→ What is being asked
Your answer should be a number only: the count of lines in the following entries that contain "group".

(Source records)

━━━━━━━━━━

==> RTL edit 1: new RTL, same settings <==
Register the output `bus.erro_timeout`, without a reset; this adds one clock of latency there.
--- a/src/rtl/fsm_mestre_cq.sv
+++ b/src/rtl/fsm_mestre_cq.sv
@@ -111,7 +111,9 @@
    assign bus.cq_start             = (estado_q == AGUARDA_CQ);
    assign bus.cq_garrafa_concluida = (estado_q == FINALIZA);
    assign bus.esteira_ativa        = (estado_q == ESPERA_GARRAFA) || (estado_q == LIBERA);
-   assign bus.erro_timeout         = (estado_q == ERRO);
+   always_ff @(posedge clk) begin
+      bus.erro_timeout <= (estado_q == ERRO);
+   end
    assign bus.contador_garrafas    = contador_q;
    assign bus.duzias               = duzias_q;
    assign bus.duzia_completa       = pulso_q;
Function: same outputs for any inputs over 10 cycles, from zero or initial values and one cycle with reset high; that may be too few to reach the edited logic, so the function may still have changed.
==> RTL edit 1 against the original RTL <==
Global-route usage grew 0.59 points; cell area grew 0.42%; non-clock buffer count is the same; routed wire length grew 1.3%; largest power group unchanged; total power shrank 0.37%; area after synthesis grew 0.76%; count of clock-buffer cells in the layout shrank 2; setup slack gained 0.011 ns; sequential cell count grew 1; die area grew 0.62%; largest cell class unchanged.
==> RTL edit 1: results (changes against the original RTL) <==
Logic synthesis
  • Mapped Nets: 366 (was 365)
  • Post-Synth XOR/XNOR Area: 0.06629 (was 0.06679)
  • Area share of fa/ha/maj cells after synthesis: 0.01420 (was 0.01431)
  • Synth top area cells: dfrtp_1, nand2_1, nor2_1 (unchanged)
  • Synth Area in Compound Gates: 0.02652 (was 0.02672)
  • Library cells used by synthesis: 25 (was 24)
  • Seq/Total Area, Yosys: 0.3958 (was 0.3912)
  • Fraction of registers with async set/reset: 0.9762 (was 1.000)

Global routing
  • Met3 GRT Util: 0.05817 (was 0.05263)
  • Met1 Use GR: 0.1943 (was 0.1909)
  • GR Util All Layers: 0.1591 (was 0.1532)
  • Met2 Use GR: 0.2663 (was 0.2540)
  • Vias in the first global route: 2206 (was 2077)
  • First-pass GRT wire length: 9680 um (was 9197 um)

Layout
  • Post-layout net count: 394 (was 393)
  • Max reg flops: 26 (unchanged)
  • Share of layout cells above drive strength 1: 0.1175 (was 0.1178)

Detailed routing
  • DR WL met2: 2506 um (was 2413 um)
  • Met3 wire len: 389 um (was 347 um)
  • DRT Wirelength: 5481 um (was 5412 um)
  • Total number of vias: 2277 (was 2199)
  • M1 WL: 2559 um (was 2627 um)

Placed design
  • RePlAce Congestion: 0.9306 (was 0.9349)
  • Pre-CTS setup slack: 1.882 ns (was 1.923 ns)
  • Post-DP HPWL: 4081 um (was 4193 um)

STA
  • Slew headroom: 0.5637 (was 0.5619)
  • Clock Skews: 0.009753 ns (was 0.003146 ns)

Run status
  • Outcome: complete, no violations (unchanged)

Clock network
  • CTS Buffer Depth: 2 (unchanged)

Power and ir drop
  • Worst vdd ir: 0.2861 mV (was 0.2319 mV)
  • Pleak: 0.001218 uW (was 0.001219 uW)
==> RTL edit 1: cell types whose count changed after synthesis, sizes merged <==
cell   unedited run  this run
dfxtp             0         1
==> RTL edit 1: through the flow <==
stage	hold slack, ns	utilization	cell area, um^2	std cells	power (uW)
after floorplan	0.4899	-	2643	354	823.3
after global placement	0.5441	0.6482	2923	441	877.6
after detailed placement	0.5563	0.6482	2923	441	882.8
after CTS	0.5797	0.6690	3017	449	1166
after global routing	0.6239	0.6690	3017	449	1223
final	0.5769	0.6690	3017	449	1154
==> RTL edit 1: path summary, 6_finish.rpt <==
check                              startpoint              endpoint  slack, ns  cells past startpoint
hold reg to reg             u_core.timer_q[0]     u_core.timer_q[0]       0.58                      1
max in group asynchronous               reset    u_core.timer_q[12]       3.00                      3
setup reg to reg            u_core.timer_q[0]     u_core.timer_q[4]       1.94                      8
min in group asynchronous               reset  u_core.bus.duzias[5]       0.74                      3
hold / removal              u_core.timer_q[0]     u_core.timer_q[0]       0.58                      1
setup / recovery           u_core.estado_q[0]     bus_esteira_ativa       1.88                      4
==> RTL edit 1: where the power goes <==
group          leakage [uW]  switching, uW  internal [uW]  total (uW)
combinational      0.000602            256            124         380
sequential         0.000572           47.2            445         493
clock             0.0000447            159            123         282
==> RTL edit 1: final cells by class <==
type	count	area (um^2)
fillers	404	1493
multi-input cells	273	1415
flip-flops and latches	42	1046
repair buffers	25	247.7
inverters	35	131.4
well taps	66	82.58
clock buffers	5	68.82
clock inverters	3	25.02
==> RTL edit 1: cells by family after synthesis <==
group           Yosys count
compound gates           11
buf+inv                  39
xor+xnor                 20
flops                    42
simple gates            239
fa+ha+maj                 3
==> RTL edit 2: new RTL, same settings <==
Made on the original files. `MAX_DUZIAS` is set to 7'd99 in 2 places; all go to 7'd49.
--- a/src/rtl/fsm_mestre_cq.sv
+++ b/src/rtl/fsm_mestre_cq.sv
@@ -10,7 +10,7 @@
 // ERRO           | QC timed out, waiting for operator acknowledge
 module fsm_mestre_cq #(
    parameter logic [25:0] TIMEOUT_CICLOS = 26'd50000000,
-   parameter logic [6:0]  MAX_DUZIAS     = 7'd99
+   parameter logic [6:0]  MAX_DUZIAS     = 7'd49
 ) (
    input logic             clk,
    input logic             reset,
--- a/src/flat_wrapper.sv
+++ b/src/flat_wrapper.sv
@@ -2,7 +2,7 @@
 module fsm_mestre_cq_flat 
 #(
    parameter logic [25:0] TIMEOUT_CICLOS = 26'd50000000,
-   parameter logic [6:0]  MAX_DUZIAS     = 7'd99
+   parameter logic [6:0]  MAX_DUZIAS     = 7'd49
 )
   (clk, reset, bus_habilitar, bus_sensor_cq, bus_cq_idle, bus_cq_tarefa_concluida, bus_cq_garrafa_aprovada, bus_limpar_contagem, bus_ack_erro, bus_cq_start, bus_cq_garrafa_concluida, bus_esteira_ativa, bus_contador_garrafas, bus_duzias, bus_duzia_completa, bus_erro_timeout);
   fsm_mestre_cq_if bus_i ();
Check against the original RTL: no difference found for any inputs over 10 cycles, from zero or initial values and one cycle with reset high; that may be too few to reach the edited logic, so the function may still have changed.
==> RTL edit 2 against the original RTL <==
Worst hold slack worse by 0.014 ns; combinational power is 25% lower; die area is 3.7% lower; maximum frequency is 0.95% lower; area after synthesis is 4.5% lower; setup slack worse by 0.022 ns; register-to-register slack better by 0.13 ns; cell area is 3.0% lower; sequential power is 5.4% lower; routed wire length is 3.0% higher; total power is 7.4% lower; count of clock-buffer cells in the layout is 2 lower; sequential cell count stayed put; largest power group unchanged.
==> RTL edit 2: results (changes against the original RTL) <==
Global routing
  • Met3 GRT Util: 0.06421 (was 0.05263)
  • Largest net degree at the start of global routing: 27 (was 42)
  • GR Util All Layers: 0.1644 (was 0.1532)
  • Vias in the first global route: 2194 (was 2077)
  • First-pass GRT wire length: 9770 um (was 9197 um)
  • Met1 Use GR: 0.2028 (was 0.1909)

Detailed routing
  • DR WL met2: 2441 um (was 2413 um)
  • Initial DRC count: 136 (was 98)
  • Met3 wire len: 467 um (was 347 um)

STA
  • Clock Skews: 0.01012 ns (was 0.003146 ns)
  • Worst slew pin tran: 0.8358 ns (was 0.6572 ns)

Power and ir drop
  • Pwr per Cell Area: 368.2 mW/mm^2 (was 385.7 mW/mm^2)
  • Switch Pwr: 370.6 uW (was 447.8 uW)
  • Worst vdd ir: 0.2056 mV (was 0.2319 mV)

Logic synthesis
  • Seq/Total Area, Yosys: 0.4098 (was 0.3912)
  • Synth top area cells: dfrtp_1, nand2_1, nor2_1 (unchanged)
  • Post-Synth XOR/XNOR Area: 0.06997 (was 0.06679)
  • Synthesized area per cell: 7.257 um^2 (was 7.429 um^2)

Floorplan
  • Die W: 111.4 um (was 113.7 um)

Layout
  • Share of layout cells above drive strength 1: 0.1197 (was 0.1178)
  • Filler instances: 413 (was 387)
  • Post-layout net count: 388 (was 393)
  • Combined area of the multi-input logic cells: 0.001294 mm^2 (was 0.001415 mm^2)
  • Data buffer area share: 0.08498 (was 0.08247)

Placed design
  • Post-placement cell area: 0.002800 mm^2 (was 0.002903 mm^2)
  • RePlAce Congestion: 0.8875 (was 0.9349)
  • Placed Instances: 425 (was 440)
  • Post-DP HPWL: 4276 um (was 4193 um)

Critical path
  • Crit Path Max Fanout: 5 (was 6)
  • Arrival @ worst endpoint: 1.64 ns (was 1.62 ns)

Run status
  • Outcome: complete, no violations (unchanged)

━━━━━━━━━━

→ Solution to this task
6